Jan Friesse [Fri, 18 Mar 2016 14:58:40 +0000 (15:58 +0100)]
qnetd: Validate tie-breaker, algo and node dup
If new client request tie-breaker or algo which differes from rest of
cluster, error message is sent back. Also it's checked if node is not
duplicate by comparing node id.
Use the new timers to get better response from LMS when the network
splits, this also closes a race where the remote side could go inquorate
before we confirmed the vote.
Add client-side (qdevice-net) code to cope with a detached qnetd if we
are quorate and have wait_for_all enabled. THat situation will now
keep quorum.
Jan Friesse [Fri, 18 Mar 2016 09:40:58 +0000 (10:40 +0100)]
qdevice: Force send of heartbeat
Previously client was not force to use heartbeat. Because we have to be
able to detect dead client in qnetd, heartbeat setting is now forced.
Insted of set_option message, heartbeat is force to exists in init
message. This also means that
QDEVICE_NET_INSTANCE_STATE_WAITING_SET_OPTION_REPLY can be removed and
client is considered as connected after init_reply is received. So
currently, set_option is not used (but implementation of these two
messages still exists).
Jan Friesse [Thu, 17 Mar 2016 13:00:26 +0000 (14:00 +0100)]
qnetd: Add support for qnetd algo timer
Algo timer is simplified timer designed for qnetd algorithm. Instead of
full timer only one can exists per client. Workflow is:
- In one of algorithm callbacks qnetd_client_algo_timer_schedule is
called
- On timeout .timer_callback is called (for example
qnetd_algo_test_timer_callback). It's possible to set send_vote and
result_vote to send vote info to client
- It's possible to discard timer by calling
qnetd_client_algo_timer_abort
Timer is automatically deleted on client disconnect.
To make all this possible, qnetd main loop now has support for
timer-list (main_timer_list). To be able to handle error and disconnect
client from timer callback, client has schedule_disconnect. If this is
set to 1, client is disconnected on current call of poll loop.
Jan Friesse [Mon, 22 Feb 2016 15:46:45 +0000 (16:46 +0100)]
Refactor qdevice-net
- corosync-device-net as binary is gone. Replacement is
corosync-qdevice
- corosync-qdevice has support for multiple models (only net is
currently implemented)
- Completelly redesign qdevice-net main loop.
- Connect is non blocking
- Cmap and Votequorum events are handled even before connect to
qnetd.

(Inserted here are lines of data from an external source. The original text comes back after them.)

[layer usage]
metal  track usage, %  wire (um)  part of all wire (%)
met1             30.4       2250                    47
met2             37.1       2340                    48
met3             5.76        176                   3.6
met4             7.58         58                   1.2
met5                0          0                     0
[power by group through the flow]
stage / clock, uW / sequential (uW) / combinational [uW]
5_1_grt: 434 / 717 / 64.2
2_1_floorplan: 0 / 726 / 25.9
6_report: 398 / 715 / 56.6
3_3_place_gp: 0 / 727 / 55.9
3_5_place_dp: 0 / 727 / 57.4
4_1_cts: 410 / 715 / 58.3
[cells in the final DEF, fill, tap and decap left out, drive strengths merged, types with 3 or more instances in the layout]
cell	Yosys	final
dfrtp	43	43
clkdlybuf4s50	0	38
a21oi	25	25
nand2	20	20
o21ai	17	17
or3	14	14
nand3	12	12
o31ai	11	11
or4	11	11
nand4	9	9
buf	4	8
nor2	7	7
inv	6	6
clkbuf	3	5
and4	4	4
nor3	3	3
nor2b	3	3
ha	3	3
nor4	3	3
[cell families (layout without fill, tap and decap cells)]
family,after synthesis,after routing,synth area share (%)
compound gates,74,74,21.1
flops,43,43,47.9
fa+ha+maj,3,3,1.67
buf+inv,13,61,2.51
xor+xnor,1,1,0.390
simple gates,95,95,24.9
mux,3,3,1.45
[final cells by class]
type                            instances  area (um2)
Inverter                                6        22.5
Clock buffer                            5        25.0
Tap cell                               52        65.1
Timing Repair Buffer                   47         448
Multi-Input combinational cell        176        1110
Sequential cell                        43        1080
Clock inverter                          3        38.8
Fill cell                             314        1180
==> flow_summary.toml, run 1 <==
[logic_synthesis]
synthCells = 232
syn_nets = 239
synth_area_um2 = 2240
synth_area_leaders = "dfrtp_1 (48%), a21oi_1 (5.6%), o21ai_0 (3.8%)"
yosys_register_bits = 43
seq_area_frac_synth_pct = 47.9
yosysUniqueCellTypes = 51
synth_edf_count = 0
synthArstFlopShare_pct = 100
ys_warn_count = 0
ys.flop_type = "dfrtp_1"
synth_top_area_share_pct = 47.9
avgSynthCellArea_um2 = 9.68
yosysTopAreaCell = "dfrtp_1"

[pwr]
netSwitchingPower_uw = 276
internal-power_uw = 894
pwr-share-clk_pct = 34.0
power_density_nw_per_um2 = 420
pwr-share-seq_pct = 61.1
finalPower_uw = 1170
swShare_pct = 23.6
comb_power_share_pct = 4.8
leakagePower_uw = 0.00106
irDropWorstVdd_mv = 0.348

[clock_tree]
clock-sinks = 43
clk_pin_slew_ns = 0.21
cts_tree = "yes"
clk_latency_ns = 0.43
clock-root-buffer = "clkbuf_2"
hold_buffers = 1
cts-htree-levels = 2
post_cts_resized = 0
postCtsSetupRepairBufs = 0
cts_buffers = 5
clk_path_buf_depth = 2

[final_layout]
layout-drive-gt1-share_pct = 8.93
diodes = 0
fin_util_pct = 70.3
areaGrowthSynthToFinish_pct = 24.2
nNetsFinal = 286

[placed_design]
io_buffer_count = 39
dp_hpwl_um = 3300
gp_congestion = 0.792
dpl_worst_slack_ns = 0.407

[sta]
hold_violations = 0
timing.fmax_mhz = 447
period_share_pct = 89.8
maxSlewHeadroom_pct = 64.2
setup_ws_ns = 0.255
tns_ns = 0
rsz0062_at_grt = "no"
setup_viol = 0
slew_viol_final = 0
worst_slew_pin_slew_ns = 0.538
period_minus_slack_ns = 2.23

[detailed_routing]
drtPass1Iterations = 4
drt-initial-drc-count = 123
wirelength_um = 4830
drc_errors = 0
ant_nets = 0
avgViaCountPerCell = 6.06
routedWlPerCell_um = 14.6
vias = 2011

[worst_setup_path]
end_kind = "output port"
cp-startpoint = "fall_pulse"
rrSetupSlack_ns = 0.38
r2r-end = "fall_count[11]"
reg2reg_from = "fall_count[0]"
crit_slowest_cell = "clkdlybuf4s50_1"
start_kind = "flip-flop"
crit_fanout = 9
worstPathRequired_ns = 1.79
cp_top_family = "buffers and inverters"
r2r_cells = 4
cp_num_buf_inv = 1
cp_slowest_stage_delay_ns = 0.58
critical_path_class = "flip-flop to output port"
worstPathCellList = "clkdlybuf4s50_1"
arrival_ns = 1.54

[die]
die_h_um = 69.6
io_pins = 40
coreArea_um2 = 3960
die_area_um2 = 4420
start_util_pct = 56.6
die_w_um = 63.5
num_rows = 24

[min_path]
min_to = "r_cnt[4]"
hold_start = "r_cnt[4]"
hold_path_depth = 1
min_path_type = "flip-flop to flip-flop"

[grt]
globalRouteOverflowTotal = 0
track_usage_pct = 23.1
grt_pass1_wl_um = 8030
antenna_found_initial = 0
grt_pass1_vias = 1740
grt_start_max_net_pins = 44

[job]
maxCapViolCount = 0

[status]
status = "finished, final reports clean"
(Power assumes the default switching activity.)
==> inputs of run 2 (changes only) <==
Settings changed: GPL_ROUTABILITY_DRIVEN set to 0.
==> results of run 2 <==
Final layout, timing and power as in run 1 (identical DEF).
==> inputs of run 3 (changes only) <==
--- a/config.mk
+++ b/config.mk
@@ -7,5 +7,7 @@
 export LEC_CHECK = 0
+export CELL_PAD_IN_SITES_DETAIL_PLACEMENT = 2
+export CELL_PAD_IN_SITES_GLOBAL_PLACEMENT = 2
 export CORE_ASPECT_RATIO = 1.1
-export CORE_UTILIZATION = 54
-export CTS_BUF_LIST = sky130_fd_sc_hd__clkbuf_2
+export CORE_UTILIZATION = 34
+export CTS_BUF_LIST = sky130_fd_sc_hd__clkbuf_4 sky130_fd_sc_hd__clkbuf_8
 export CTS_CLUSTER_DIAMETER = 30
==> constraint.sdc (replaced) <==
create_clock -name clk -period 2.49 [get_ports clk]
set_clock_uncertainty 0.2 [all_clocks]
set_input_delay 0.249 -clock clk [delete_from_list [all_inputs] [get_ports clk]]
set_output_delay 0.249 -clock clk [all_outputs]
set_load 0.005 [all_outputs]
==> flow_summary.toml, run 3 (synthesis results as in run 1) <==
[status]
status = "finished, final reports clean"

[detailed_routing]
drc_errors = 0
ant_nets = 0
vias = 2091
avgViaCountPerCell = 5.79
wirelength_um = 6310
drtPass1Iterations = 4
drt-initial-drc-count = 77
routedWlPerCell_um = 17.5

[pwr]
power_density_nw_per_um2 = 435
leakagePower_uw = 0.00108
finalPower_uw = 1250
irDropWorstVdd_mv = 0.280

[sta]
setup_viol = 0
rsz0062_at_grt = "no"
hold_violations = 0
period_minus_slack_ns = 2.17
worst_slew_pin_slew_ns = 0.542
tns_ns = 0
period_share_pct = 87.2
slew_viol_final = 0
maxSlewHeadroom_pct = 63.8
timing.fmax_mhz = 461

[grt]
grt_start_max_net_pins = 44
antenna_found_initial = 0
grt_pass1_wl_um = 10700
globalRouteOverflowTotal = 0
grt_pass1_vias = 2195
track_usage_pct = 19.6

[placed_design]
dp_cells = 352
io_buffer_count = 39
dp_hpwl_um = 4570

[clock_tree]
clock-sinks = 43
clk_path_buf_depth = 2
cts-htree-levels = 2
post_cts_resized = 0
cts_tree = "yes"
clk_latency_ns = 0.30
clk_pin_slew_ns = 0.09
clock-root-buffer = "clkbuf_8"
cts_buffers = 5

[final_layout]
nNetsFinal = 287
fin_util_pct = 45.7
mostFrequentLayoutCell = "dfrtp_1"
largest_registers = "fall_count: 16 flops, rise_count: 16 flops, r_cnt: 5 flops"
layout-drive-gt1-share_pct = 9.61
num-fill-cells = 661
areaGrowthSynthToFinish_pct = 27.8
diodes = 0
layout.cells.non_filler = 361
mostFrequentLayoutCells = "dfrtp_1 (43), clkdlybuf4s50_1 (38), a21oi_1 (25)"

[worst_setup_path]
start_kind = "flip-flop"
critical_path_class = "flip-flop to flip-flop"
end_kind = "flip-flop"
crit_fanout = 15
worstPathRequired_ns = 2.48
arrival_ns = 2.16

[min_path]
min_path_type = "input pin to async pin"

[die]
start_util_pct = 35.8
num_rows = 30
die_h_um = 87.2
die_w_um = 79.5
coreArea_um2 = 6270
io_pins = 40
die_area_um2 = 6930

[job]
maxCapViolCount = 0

Algorithm gets send_node_list and vote set so it's not needed
to check connection status and also vote_timer is running and voting
until something changes (configuration or votequorum node list)
- If connect fails, algorithm_disconnected with new reason
CANT_CONNECT_TO_THE_SERVER is called
- Logging for qdevice is based on libqb logging functions. Also
logging configuration from corosync.conf is now used and dynamic
changes of configuration are handled.
- Added qdevice_net_algorithm_config_node_list_changed
- Changed qdevice_net_algorithm_votequorum_node_list_notify in respect
of adding send_node_list so it's similar to other functions.
qnetd: Use ring_id, not client->last_ring_id in algorithms
ring_id should only be copied into the client structure after the
algorithm has run (so the last one is also available), so fix the
algorithms to use the passed-in ring_id where available.
qnetd-algo: Fix list traversal corruption when freeing partitions.
TAILQ_* doesn't have a safe iterator for use when freeing entries, so the
only safe way of doing it (without assuming implementation) is to
restart the iterator after freeing the structure.
Jan Friesse [Mon, 1 Feb 2016 11:26:08 +0000 (12:26 +0100)]
Improve qdevice
- Add support for cmap node list configuration change
- Add client side algorithms
- Check if currently received ring id in membership message
equals to last sent ring id
- Send config node list only if config node list really changes and not
after every reload
- Add tlv_ring_id_eq (replacing qnetd_algo_rings_eq) so it's usable in
client
- Move debug logs from algo-test into qnetd-log-debug.c and call them in
proper places (= logs are now algorithm independent)
- Fix memory leak in msg
Move several commonly used routines into their own
qnetd-algo-utils.[ch] files and change over to using
the ring_id held in the client structure rather than
managint it ourself.
Jan Friesse [Fri, 6 Nov 2015 08:58:57 +0000 (09:58 +0100)]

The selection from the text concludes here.